*Directions for this task*: The lines below that include "Proportion" are to be found and copied.

(Saved data entries)
##############################

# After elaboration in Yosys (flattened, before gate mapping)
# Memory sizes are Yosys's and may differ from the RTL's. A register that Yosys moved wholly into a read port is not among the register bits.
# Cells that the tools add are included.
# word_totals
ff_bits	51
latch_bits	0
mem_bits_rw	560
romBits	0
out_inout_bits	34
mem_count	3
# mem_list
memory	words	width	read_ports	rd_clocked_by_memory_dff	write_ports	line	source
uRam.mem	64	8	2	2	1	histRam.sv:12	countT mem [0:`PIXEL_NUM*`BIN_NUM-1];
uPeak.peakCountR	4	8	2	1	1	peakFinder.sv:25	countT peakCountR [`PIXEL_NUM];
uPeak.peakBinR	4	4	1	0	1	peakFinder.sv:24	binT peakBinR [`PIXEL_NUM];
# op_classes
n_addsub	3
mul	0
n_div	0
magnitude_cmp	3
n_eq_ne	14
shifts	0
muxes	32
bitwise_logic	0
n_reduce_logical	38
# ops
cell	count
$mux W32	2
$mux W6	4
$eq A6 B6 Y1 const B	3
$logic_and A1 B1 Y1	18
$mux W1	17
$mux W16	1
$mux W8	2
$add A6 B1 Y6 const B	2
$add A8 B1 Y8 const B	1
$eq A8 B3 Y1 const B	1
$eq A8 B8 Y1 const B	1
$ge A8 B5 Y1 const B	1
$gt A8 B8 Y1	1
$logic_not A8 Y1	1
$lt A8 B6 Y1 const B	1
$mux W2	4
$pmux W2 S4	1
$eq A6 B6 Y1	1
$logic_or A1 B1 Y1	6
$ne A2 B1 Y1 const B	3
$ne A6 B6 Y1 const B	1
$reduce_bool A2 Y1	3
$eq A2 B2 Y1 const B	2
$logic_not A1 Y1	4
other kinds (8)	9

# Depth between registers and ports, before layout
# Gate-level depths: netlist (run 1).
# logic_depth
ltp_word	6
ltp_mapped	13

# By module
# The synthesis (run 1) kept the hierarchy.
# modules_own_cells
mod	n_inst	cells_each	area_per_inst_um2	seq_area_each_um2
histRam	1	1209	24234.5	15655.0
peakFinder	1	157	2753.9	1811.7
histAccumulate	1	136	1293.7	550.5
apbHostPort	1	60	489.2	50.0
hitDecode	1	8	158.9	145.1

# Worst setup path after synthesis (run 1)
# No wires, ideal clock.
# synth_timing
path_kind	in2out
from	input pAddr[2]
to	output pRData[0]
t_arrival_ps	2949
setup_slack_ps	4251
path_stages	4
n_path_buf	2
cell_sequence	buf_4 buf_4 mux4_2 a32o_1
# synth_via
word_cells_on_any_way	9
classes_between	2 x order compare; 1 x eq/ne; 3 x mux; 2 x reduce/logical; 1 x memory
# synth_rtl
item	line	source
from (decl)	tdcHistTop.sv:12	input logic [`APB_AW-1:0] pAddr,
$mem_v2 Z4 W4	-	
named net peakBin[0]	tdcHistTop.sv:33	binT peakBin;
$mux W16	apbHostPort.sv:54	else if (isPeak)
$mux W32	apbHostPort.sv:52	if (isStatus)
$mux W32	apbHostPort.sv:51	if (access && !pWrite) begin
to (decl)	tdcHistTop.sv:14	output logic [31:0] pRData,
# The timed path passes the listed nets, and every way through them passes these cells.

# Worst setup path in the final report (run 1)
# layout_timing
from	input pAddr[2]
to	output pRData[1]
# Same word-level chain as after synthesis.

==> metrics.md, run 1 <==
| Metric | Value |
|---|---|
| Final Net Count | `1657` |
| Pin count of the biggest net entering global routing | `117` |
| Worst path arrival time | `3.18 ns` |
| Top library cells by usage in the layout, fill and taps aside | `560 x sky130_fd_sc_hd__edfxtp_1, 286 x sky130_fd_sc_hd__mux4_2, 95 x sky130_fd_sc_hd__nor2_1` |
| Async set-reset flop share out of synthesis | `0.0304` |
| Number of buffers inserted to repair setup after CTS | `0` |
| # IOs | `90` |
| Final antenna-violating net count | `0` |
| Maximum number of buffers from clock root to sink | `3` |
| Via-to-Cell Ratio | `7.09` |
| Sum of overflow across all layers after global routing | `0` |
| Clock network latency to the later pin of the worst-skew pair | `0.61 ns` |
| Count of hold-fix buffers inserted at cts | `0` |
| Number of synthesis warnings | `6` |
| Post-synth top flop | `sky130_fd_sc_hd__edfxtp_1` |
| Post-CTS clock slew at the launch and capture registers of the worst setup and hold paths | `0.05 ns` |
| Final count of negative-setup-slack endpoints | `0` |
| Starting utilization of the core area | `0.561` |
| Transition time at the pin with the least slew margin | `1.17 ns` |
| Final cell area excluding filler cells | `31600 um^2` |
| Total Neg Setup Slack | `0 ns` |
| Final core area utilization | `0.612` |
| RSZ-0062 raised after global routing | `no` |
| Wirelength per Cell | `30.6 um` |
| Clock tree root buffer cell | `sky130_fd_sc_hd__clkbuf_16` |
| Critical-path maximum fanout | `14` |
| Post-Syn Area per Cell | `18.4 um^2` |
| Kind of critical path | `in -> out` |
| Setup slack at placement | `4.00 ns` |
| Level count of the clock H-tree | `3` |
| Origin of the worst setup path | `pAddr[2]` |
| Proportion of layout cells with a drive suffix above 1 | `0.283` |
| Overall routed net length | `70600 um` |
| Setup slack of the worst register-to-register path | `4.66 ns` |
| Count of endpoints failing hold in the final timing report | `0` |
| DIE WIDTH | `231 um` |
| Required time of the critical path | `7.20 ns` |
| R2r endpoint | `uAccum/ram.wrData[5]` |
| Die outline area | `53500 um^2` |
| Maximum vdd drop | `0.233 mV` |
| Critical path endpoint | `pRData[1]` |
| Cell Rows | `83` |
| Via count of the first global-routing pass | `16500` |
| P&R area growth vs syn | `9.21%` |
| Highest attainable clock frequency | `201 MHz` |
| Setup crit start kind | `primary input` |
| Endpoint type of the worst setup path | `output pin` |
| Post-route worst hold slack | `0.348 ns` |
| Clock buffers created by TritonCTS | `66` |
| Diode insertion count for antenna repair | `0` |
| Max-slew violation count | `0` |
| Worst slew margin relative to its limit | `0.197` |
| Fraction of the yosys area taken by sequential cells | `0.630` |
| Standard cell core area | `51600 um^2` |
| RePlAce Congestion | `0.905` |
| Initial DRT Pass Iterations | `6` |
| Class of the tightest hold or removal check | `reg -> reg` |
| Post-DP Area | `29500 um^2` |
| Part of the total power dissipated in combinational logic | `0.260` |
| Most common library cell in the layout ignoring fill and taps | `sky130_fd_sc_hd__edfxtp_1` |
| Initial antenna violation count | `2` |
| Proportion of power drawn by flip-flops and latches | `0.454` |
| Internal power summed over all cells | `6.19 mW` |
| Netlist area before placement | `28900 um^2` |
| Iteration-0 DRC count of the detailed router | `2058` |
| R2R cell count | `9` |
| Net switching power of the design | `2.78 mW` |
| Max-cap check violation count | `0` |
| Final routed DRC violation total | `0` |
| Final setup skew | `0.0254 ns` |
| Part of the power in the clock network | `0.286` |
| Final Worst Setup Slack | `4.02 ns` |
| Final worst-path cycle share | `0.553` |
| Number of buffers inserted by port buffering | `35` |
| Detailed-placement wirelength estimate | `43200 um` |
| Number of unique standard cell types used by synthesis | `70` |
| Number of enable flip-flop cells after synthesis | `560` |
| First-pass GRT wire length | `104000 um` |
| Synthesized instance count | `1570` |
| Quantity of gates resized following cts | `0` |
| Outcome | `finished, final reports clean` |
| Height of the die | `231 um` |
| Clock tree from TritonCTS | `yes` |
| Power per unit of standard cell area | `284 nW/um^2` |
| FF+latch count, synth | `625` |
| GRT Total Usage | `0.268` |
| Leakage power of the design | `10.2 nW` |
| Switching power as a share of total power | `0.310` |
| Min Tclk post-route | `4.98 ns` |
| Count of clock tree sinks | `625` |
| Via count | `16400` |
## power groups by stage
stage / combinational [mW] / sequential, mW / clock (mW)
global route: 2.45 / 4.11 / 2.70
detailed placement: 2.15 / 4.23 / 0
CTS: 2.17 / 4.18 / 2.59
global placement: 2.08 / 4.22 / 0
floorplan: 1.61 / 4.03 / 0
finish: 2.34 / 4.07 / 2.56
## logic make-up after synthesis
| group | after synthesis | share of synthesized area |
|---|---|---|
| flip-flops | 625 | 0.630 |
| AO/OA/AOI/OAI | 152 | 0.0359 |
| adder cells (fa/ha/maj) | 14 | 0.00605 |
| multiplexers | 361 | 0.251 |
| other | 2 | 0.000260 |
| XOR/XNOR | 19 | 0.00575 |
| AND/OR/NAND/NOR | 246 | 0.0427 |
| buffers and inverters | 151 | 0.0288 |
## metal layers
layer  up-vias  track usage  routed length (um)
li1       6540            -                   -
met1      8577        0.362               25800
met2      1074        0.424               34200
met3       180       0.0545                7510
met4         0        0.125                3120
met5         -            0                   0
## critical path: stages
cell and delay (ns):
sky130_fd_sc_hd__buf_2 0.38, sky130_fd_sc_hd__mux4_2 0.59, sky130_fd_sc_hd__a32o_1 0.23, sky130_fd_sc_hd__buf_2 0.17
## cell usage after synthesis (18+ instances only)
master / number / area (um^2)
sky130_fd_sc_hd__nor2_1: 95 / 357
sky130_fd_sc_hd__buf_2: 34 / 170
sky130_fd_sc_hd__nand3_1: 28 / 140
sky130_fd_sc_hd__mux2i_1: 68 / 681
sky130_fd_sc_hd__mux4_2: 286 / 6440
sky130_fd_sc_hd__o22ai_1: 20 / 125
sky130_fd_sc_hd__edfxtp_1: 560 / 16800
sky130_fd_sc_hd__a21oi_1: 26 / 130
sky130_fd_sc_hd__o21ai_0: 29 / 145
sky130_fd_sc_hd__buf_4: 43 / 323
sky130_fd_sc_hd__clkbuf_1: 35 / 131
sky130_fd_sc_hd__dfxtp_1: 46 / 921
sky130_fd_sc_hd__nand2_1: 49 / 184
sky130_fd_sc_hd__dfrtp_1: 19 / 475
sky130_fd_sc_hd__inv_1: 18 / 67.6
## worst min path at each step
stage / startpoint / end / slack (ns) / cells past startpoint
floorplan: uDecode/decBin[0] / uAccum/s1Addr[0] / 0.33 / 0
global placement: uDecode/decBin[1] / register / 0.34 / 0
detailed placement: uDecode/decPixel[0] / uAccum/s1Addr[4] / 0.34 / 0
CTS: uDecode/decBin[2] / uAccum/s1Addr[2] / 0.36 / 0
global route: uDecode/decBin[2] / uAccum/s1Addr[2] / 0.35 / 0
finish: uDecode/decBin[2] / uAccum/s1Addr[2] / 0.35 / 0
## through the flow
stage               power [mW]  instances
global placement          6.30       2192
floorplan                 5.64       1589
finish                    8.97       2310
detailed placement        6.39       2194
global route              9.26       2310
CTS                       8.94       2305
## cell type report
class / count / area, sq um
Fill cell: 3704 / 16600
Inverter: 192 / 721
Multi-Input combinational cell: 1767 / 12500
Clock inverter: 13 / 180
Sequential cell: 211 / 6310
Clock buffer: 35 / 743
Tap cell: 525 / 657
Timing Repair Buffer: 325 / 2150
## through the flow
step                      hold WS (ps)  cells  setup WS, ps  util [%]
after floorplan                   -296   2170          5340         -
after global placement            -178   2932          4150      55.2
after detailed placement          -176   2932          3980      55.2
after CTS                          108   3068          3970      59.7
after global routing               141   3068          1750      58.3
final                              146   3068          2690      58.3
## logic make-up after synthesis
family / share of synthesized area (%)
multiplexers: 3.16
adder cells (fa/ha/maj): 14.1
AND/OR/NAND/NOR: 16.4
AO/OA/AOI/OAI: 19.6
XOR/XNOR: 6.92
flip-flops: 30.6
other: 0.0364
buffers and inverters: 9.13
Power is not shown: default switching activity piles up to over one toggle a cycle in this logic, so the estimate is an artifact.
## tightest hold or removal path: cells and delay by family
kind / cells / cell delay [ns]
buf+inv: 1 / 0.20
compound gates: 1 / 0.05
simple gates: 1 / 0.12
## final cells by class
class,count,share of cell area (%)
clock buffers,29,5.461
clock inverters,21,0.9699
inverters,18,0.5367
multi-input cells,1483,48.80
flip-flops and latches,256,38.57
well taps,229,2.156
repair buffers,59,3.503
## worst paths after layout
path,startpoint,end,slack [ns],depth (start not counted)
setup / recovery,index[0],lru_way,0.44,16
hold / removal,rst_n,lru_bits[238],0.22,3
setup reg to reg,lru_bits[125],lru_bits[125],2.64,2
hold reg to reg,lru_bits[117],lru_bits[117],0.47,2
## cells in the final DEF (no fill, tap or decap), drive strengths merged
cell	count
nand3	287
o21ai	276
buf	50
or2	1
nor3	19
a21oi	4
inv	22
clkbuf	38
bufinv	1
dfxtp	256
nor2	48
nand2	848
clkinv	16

##############################

*Solution*:
| Proportion of layout cells with a drive suffix above 1 | `0.283` |
| Proportion of power drawn by flip-flops and latches | `0.454` |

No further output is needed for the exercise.